Mathys Tourraine

Personal information
- Date of birth: 14 January 2001 (age 25)
- Place of birth: Lyon, France
- Height: 1.72 m (5 ft 8 in)
- Position: Right-back

Team information
- Current team: Pau

Youth career
- 2016–2020: Monaco
- 2021: Poissy
- 2022: Grenoble

Senior career*
- Years: Team / Apps / (Gls)
- 2023–2024: Grenoble / 43 / (1)
- 2024–2026: Paris FC / 29 / (0)
- 2025–2026: → Rodez (loan) / 10 / (0)
- 2026: → Clermont (loan) / 6 / (0)
- 2026–: Pau / 0 / (0)

International career^{‡}
- 2023: Morocco U23 / 5 / (0)

= Mathys Tourraine =

Moroccan footballer (born 2001)

Mathys Tourraine (born 14 January 2001) is a professional footballer who plays as right-back for Ligue 2 club Pau. Born in France, he is a youth international for Morocco.

== Club career ==
===Early career===
Born in Lyon, Tourraine joined the youth system of Monaco in 2016. He was released by Monaco in 2020.

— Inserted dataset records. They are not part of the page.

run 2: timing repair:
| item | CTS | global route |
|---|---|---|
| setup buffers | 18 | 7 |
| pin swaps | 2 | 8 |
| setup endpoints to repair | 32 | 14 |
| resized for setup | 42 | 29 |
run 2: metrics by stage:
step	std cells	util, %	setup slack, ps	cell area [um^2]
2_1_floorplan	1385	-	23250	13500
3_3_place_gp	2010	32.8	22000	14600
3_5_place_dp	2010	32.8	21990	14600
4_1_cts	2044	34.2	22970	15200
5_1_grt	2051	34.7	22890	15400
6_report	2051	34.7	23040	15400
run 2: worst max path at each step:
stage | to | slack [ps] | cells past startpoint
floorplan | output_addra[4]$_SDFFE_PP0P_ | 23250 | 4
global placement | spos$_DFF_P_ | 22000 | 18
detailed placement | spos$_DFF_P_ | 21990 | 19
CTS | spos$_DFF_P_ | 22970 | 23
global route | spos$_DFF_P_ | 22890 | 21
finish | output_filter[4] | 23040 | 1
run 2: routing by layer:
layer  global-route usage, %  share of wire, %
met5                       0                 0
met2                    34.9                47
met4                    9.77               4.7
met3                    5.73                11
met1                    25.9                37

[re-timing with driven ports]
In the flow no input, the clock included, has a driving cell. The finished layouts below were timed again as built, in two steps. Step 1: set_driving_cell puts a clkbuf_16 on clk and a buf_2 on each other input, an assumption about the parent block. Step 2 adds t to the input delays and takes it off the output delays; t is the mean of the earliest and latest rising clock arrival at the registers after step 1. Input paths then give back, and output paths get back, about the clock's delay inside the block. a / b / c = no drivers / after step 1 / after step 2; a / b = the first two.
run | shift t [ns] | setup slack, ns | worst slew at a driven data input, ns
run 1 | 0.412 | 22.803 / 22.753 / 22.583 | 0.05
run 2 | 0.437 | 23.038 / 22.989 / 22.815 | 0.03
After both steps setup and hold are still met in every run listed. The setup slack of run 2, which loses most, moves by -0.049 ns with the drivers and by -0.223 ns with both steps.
This is an optimization exercise on Yosys and OpenROAD, whose aim is small area and a short achievable clock period, not a production implementation. The RTL was checked by simulation tests, not by an equivalence proof against the original design. Power figures rest on the tool's default switching activity, not on a simulated workload.

==> flow/design.v, too long to show whole: its modules and the start of the top module <==
// module pe_mac: 1227 lines
// module fa: 4 lines
// module ha: 4 lines
// module gpc: 3 lines
// module bpc: 4 lines
// module result_sel: 15 lines
// module asum_zw: 777 lines
// module quant: 2497 lines
// module pe_blk64: 137 lines
module pe_blk64 (
	input  wire        clk,
	input  wire        reset,
	input  wire [31:0] cfg_m0_scale,
	input  wire [7:0]  cfg_index,
	input  wire [15:0] cfg_z_of_weight,
	input  wire [7:0]  cfg_z3,
	input  wire        valid_din,
	input  wire        final_din,
	input  wire [63:0] act_din,
	input  wire [63:0] ker_din_0, ker_din_1, ker_din_2, ker_din_3,
	input  wire [63:0] ker_din_4, ker_din_5, ker_din_6, ker_din_7,
	input  wire [31:0] bias_din_0, bias_din_1, bias_din_2, bias_din_3,
	input  wire [31:0] bias_din_4, bias_din_5, bias_din_6, bias_din_7,
	output wire [63:0] pass_ker_dout_0, pass_ker_dout_1, pass_ker_dout_2, pass_ker_dout_3,
	output wire [63:0] pass_ker_dout_4, pass_ker_dout_5, pass_ker_dout_6, pass_ker_dout_7,
	output wire signed [31:0] pass_bias_dout_0, pass_bias_dout_1, pass_bias_dout_2, pass_bias_dout_3,
	output wire signed [31:0] pass_bias_dout_4, pass_bias_dout_5, pass_bias_dout_6, pass_bias_dout_7,
	output wire [7:0]  q_result_dout,
	output wire        valid_dout
);
  // ...
==> flow/run.sh <==
#!/bin/bash
# synth_recipe.tcl (not shown) runs the flow's synth.tcl, then flattens the netlist and writes it again
# the make line also repeats each setting of config.mk as NAME=value (left out here)
make -C /OpenROAD-flow-scripts/flow DESIGN_CONFIG=/design/flow/config.mk WORK_HOME=/design/flow/orfs CLKGATE_MAP_FILE= SYNTH_SCRIPT=/design/flow/synth_recipe.tcl finish
==> flow/config.mk <==
export PLATFORM = sky130hd
export DESIGN_NAME = pe_blk64
export DESIGN_NICKNAME = pe_blk64
export VERILOG_FILES = /design/flow/design.v
export SDC_FILE = /design/flow/constraint.sdc
export NUM_CORES = 4
export LEC_CHECK = 0
export CAP_MARGIN = 20
export CORE_MARGIN = 2
export CORE_UTILIZATION = 50
export PLACE_DENSITY = 0.62
export SETUP_SLACK_MARGIN = 5
export SLEW_MARGIN = 20
export SYNTH_HIERARCHICAL = 1
export SYNTH_MINIMUM_KEEP_SIZE = 0
==> flow/constraint.sdc <==
create_clock -name core_clock -period 10.0 [get_ports {clk}]
set_input_delay 2.0000 -clock core_clock [delete_from_list [all_inputs] [get_ports {clk}]]
set_output_delay 2.0000 -clock core_clock [all_outputs]
set_load 0.01 [all_outputs]
==> impl_metrics.ini, run 1 <==
[global_routing]
grt_pass1_wl_mm = 1280
grt_pass1_vias = 165000

[critical_path]
critPathArrivalTime_ns = 2.90
crit_fanout = 9
worst_path_dominant_cell_family = flip-flops
worstSetupPathType = reg -> out
r2r_slack_ns = 5.12
cp.depth = 1
start_kind = flop
rr_worst_depth = 14
crit_chain = clkdlybuf4s50_1
crit_path_start = ker_r[1][47]$_SDFF_PN0_

[power]
leakagePower_uw = 0.0800
top_power_group = combinational logic

[status]
status = no timing/DRC/antenna violations

[sta]
fin_crit_sh = 0.490
worst_pin_slew_ns = 1.34
slew_violations = 0
hold_violations = 0
timing.final.ws_setup_ns = 5.10

[floorplanning]
initial_core_util = 0.501
coreArea_um2 = 438000
die-area_um2 = 444000
fp-row-count = 243

[cells_and_area]
layout-area-overhead-vs-synth_pct = 13.6
drive_gt1_frac = 0.0576
final_cell_mix = fa_1, nand2_1, dfxtp_1
fillerInstances = 37200

[route]
vias = 157000

[clocking]
cts_tree = built
cts.sinks = 3064
postCtsSetupBuffers = 1

[worst_hold_path]
holdCritStartpoint = qd[11][0]$_DFF_P_
==> run 2, diff against run 1 <==
==> flow/flow/run.sh (new file) <==
#!/bin/bash
set -euo pipefail
bash standard.sh SETUP_SLACK_MARGIN=6.0 finish > orfs_make.log 2>&1
==> flow/standard.sh (new file) <==
#!/bin/bash
# synth_recipe.tcl (not shown) runs the flow's synth.tcl, then flattens the netlist and writes it again
# the make line also repeats each setting of config.mk as NAME=value (left out here)
make -C /OpenROAD-flow-scripts/flow DESIGN_CONFIG=/design/flow/config.mk WORK_HOME=/design/flow/orfs CLKGATE_MAP_FILE= SYNTH_SCRIPT=/design/flow/synth_recipe.tcl "${@:-finish}"
--- a/flow/config.mk
+++ b/flow/config.mk
@@ -9,7 +9,6 @@
 export CORE_MARGIN = 2
 export CORE_UTILIZATION = 50
 export PLACE_DENSITY = 0.62
-export SETUP_SLACK_MARGIN = 5
 export SLEW_MARGIN = 20
 export SYNTH_HIERARCHICAL = 1
 export SYNTH_MINIMUM_KEEP_SIZE = 0
removed: flow/run.sh
==> run 2 against run 1 <==
Net effect: area after synthesis stayed put; die area unchanged; setup slack gained 0.68 ns; global-route usage grew 0.29 points; combinational power rose by 6.6%; first-iteration DRC count grew 3.5%.
==> impl_metrics.ini, run 2 <==
[cells_and_area]
largest_registers = act_d (512), ker_r (512)
final_common_cell = fa_1
fin_nets = 26400
final_cell_mix = fa_1, nand2_1, dfxtp_1
fin_cells = 26300
layout-area-overhead-vs-synth_pct = 17.2
fillerInstances = 36600
drive_gt1_frac = 0.142

[worst_hold_path]
whs_path_depth = 0
hp-class = reg -> reg

[power]
p_comb_frac = 0.574
p_switching_uw = 33200
p_clk_frac = 0.170
switching_share = 0.438
seqPwrFrac = 0.255
internal_power_uw = 42600
power_density_nw_per_um2 = 295
leakagePower_uw = 0.0840
vdd_drop_max_uv = 485
power_uw = 75800

[floorplanning]
initial_core_util = 0.501
fp-row-count = 243
die_h_um = 666
coreArea_um2 = 438000
io_pins = 1677
die_w_um = 666
die-area_um2 = 444000

[status]
status = no timing/DRC/antenna violations

[critical_path]
start_kind = flop
critPathArrivalTime_ns = 5.10
end_kind = flop
crit_fanout = 24
rr_worst_depth = 14
cp.required_ns = 10.89
worstSetupPathType = reg -> reg

[synth]
yosysWarningCount = 20
synthesis.area_um2 = 219000
synthCells = 19300
syn_avg_cell_area_um2 = 11.3

[clocking]
cts_root_buf = clkbuf_16
cts_buffer_depth = 4
htree_levels = 5
cts_made_buffers = 336
cts_hold_buf = 0
cts_tree = built
path_clk_slew_ns = 0.06
clk_latency_ns = 1.01
cts.sinks = 3064

[place]
placed_cells = 25300
hpwlAfterDp_mm = 740
gp_congestion = 1.07
post-place-ws_ns = 4.82
io_buffers = 1673

[sta]
slew_violations = 0
setup_violations = 0
rsz0062_at_grt = true
tns_ns = 0
relSlewSlack = 0.255
finClkSkew_ns = 0.0688
hold_violations = 0
fin_crit_ns = 4.21
fin_crit_sh = 0.421
worst_pin_slew_ns = 1.12
max_freq_mhz = 237
hold_ws_ns = 0.322
timing.final.ws_setup_ns = 5.79

[global_routing]
antenna_found_initial = 114
grt_max_degree = 117
grt_pass1_wl_mm = 1290
gr-total-overflow = 0
track_usage = 0.417
grt_pass1_vias = 167000

[route]
drt_iter0_drc = 20400
wl_per_cell_um = 35.5
dr.pass1.iters = 9
vias_per_cell = 6.06
vias = 159000
drc = 0
antenna_left = 0
wl_mm = 933

[job]
max-cap-violations = 0
run 2: power groups by stage:
stage	registers (uW)	logic, uW	clock network (uW)
CTS	19200	41400	13000
global route	19400	47300	13500
finish	19400	43500	12900
global placement	19700	39100	0
detailed placement	19700	39700	0
floorplan	17000	25900	0
run 2: cell type report:
type,count,area (um^2),share of cell area
multi-input combinational,13700,149000,0.578
sequential,3064,64900,0.252
timing repair buffer,2161,21000,0.0815
clock buffer,451,9450,0.0367
tap,5757,7200,0.0280
inverter,985,3800,0.0148
clock inverter,156,1930,0.00749
antenna,62,155,0.000603
run 2: final timing paths:
kind,from,to,slack (ns)
worst max-delay path,fch[5]$_DFF_P_,uq.xbn[31]$_DFF_P_,5.79
worst min-delay path,qd[13][5]$_DFF_P_,qd[14][5]$_DFF_P_,0.32
worst max register to register,fch[5]$_DFF_P_,uq.xbn[31]$_DFF_P_,5.79
worst min register to register,qd[13][5]$_DFF_P_,qd[14][5]$_DFF_P_,0.32
run 2: metrics by stage:
step	utilization	instance area [um^2]
2_1_floorplan	-	219000
3_3_place_gp	0.543	238000
3_5_place_dp	0.543	238000
4_1_cts	0.583	255000
5_1_grt	0.587	257000
6_report	0.588	257000
run 2: repair_timing:
| item | 4_1_cts | 5_1_grt |
|---|---|---|
| setup endpoints to repair | 932 | 150 |
| gates resized for setup | 2423 | 349 |
| pin swaps | 78 | 102 |
| buffers inserted | 285 | 102 |
| cloned | 3 | 3 |
run 2: critical path, stage by stage, from the launching register on:
cell	delay [ns]
dfxtp_4	0.48
a22oi_1	0.60
nand4_1	0.17
inv_1	0.23
fa_1	0.47
fa_1	0.54
ha_4	0.23
and2_1	0.17
and2_1	0.17
a21o_1	0.18
a21o_1	0.19
a21o_1	0.19
xnor2_2	0.14
xnor2_2	0.22
inv_1	0.06
run 2: routing by layer:
metal	GRT usage	share of wire	wire length (um)
met2	0.613	0.43	401000
met4	0.248	0.074	69000
met1	0.522	0.36	336000
met5	0.00890	0.0013	1220
met3	0.160	0.14	126000
==> run 3, diff against run 2 <==
==> flow/flow/run.sh (replaced) <==
#!/bin/bash
set -euo pipefail
bash standard.sh SETUP_SLACK_MARGIN=6.5 "BUFFER_PORTS_ARGS=-buffer_cell sky130_fd_sc_hd__buf_2" CTS_CLUSTER_SIZE=30 CTS_CLUSTER_DIAMETER=65 finish > orfs_make.log 2>&1
==> run 3 against run 2 <==
Net effect: setup slack worse by 0.054 ns; sequential share of layout area down 1.2 points; clock power down 5%; design area up 8.3%; flip-flop and latch count unchanged; maximum frequency down 1.3%; area after synthesis unchanged; sequential power about the same.
==> impl_metrics.ini, run 3 <==
[place]
hpwlAfterDp_mm = 735
io_buffers = 1673
gp_congestion = 1.02

[global_routing]
gr-total-overflow = 0
grt_pass1_wl_mm = 1340
track_usage = 0.434
antenna_found_initial = 121
grt_pass1_vias = 178000
grt_max_degree = 130

[status]
status = no timing/DRC/antenna violations

[route]
wl_per_cell_um = 34.9
dr.pass1.iters = 12
drc = 0
wl_met2_mm = 428
antenna_left = 0
highest_layer = met5
vias = 167000
drt_iter0_drc = 20500
vias_per_cell = 6.00
routed-wl-met3_mm = 114
routedLengthMet1_mm = 345
wl_mm = 972

[critical_path]
critPathBufInv = 3
start_kind = flop
worst_path_dominant_cell_family = compound AO/OA/AOI/OAI gates
cpMostUsedCell = a21o_1
crit_fanout = 11
critPathArrivalTime_ns = 5.15
cp.required_ns = 10.88
end_kind = flop
slowest_stage = fa_1
critPathMaxStageDelay_ns = 0.56
worstSetupPathType = reg -> reg
crit_chain = buf_4 > a22oi_1 > nand4_1 > inv_1 > fa_1 > fa_1 > ha_4 > a21o_1 > a21o_1 > a21o_1 > a21o_1 > a21o_1 > xnor2_2 > xnor2_2 > inv_1

[cells_and_area]
fin_nets = 28000
final_cell_mix = nand2_1, fa_1, dfxtp_1
fin_util = 0.637
final_common_cell = nand2_1
layout-area-overhead-vs-synth_pct = 26.9
largest_registers = act_d (512), ker_r (512)
drive_gt1_frac = 0.361

[power]
power_uw = 78500
vdd_drop_max_uv = 412
power_density_nw_per_um2 = 282
leakagePower_uw = 0.0959

[sta]
finClkSkew_ns = 0.0861
relSlewSlack = 0.249
slew_violations = 0
max_freq_mhz = 234
rsz0062_at_grt = true
worst_pin_slew_ns = 1.12
fin_crit_ns = 4.27
tns_ns = 0
hold_violations = 0
hold_ws_ns = 0.331
setup_violations = 0
fin_crit_sh = 0.427

[floorplanning]
fp-row-count = 243
die_w_um = 666
io_pins = 1677
die-area_um2 = 444000
die_h_um = 666
initial_core_util = 0.501
coreArea_um2 = 438000

[worst_hold_path]
hp-class = reg -> reg

[synth]
syn_avg_cell_area_um2 = 11.3
synthCells = 19300
synthesis.area_um2 = 219000
yosysWarningCount = 20

[clocking]
cts_made_buffers = 273
cts.sinks = 3064
cts_tree = built
cts_buffer_depth = 4
cts_root_buf = clkbuf_16
htree_levels = 5
path_clk_slew_ns = 0.09
clk_latency_ns = 1.01

[job]
max-cap-violations = 0
==> run 3: cell type report <==
cell class	count	area, um^2
Clock buffer	306	7250
Multi-Input combinational cell	13700	153000
Antenna cell	57	143
Timing Repair inverter	1	7.51
Fill cell	33600	159000
Inverter	985	3850
Sequential cell	3064	66900
Timing Repair Buffer	3797	36700
Clock inverter	195	3240
Tap cell	5757	7200
==> run 3: what timing repair did <==
item,4_1_cts,5_1_grt
endpoints found under the setup margin,1456,674
resized for setup,4553,1036
hold buffers,0,0
pin swaps,416,670
cloned,5,1
setup buffers,1836,192
==> run 3: metal layers <==
layer	up-vias	track usage
met1	85400	0.537
li1	64500	-
met3	3799	0.133
met5	-	0.000109
met4	48	0.285
met2	13200	0.659
==> run 3: report_power, final <==
part / leakage [uW] / internal, uW / switching (uW) / total (uW)
clock: 0.00503 / 6160 / 6060 / 12200
combinational: 0.0646 / 21400 / 25700 / 47200
sequential: 0.0263 / 15800 / 3280 / 19100
total: 0.0959 / 43400 / 35100 / 78500
==> run 3: final timing paths <==
check                          from            endpoint  slack [ns]  cells after the start
setup / recovery     fch[9]$_DFF_P_  uq.xbn[31]$_DFF_P_        5.73                     15
hold / removal    qd[12][7]$_DFF_P_   qd[13][7]$_DFF_P_        0.33                      0
setup reg to reg     fch[9]$_DFF_P_  uq.xbn[31]$_DFF_P_        5.73                     15
hold reg to reg   qd[12][7]$_DFF_P_   qd[13][7]$_DFF_P_        0.33                      0
==> run 3: worst reg2reg max path: cells and delay by family, from the launching register on <==
| kind | cells | cell delay (ns) |
|---|---|---|
| compound gates | 6 | 1.46 |
| fa+ha+maj | 3 | 1.26 |
| buf+inv | 3 | 0.50 |
| xor+xnor | 2 | 0.40 |
| flops | 1 | 0.37 |
| simple gates | 1 | 0.16 |
==> run 3: stage by stage <==
| stage | worst slack, ns | instances | cell area, um^2 |
|---|---|---|---|
| after global placement | 4.91 | 25300 | 230000 |
| final | 5.73 | 27800 | 278000 |
| after floorplan | 6.36 | 19400 | 221000 |
| after global routing | 5.72 | 27800 | 278000 |
| after CTS | 5.74 | 27600 | 273000 |
| after detailed placement | 4.85 | 25300 | 230000 |

[re-timing with driven ports]
How much do the figures lean on ideal ports? The routed layouts below were timed once more, with nothing changed but the port constraints.
Step 1: set_driving_cell puts a clkbuf_16 on clk and a buf_2 on each other input, an assumption about the parent block.
Step 2 moves the port delays by t, midway between the first and last clock arrival at a register: inputs arrive t later, outputs are due t later. That takes back most of the time a late clock gives input paths.
a / b / c = ideal / step 1 / step 2; a / b = the first two.
run | t, ns | setup slack, ns | worst setup path after step 2 | slew at the worst register clock pin (ns) | cell pins on the clock port's net
run 1 | 1.106 | 5.103 / 4.970 / 5.122 | register to register | 0.08 / 0.08 | 1
run 2 | 1.112 | 5.786 / 5.786 / 5.786 | register to register | 0.08 / 0.08 | 1
run 3 | 1.116 | 5.732 / 5.732 / 5.732 | register to register | 0.11 / 0.11 | 1
After both steps every run listed still meets setup and hold.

On 3 February 2021, after a year of not playing football, Tourraine was signed by Poissy.

===Grenoble===
On 13 July 2022, after another year without playing football, Tourraine signed a contract with Grenoble's reserves. On 30 March 2023, he signed his professional contract with Grenoble. He made his debut for the club in a 1–0 league defeat to Dijon, coming on as a late substitute in the 80th minute. Tourraine scored his first goal for the club in a 2–0 win over Paris FC.

===Paris FC===
On 29 June 2024, Paris FC announced the signing of Tourraine on a three-year deal.

On 30 August 2025, Tourraine was loaned by Rodez in Ligue 2 for the 2025–26 season. On 14 January 2026, he moved on a new loan to Clermont, also in Ligue 2.

===Pau FC===
On July 30, 2026, Tourraine joined Ligue 2 side Pau FC on a two-year deal.

==International career==
Born in France, Tourraine is of Moroccan descent through his mother. He was called up to the Morocco U23s in September 2023.